Good git history (atomic plans):
feat(auth-01): Add User and Session database models
- Added schema files
- Added migration
- 45 lines changed
feat(auth-02): Implement register and login API endpoints
- Added /api/auth/register
- Added /api/auth/login
- Added JWT utilities
- 120 lines changed
feat(auth-03): Add protected route middleware
- Added middleware/auth.ts
- Added tests
- 60 lines changed
feat(auth-04): Build login and registration forms
- Added LoginForm component
- Added RegisterForm component
- 90 lines changed
Each commit tells a story. Each is reviewable. Each is revertable. This is craftsmanship.
Quality Assurance Through Scope Control
The guarantee: When you follow the 2-3 task rule with 50% context target:
- Consistency: First task has same quality as last task
- Thoroughness: No "I'll complete X concisely" degradation
- Documentation: Full context budget for comments/tests
- Error handling: Space for proper validation and edge cases
- Testing: Room for comprehensive test coverage
The cost: More plans to manage.
The benefit: Consistent excellence. No rework. Clean history. Maintainable code.

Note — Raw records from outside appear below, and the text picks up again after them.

`config.mk`:
```
export PLATFORM = sky130hd
export DESIGN_NAME = mcDatapath
export DESIGN_NICKNAME = d
export VERILOG_FILES = /design/src/mcPkg.sv /design/src/mcDatapath.sv
export SDC_FILE = /design/constraint.sdc
export NUM_CORES = 1
export LEC_CHECK = 0
export ABC_AREA = 1
export CORE_AREA = 2 2 41 71
export DETAILED_ROUTE_END_ITERATION = 10
export DIE_AREA = 0 0 43 73
export DONT_BUFFER_PORTS = 1
export PLACE_DENSITY_LB_ADDON = 0.05
export SKIP_LAST_GASP = 1
export SLEW_MARGIN = 20
export SYNTH_ARGS = -nofsm -noshare
export SYNTH_HDL_FRONTEND = slang
export SYNTH_SLANG_ARGS = --single-unit
```
`constraint.sdc`:
```
create_clock -name clk -period 2 [get_ports clk]
set_input_delay 0.1 -clock clk [delete_from_list [all_inputs] [get_ports clk]]
set_output_delay 0.1 -clock clk [all_outputs]
set_load 0.005 [all_outputs]
```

The trade-off is worth it.
Summary
Old way (3-6 tasks, 80% target):
- Tasks 1-2: Good
- Tasks 3-4: Degrading
- Tasks 5-6: Poor
- Git: Large, unreviewable commits
- Quality: Inconsistent
New way (2-3 tasks, 50% target):
- All tasks: Peak quality
- Git: Atomic, surgical commits
- Quality: Consistent excellence
- Autonomous plans: Subagent execution (fresh context)
The principle: Aggressive atomicity. More plans, smaller scope, consistent quality.
The rule: If in doubt, split. Quality over consolidation. Always.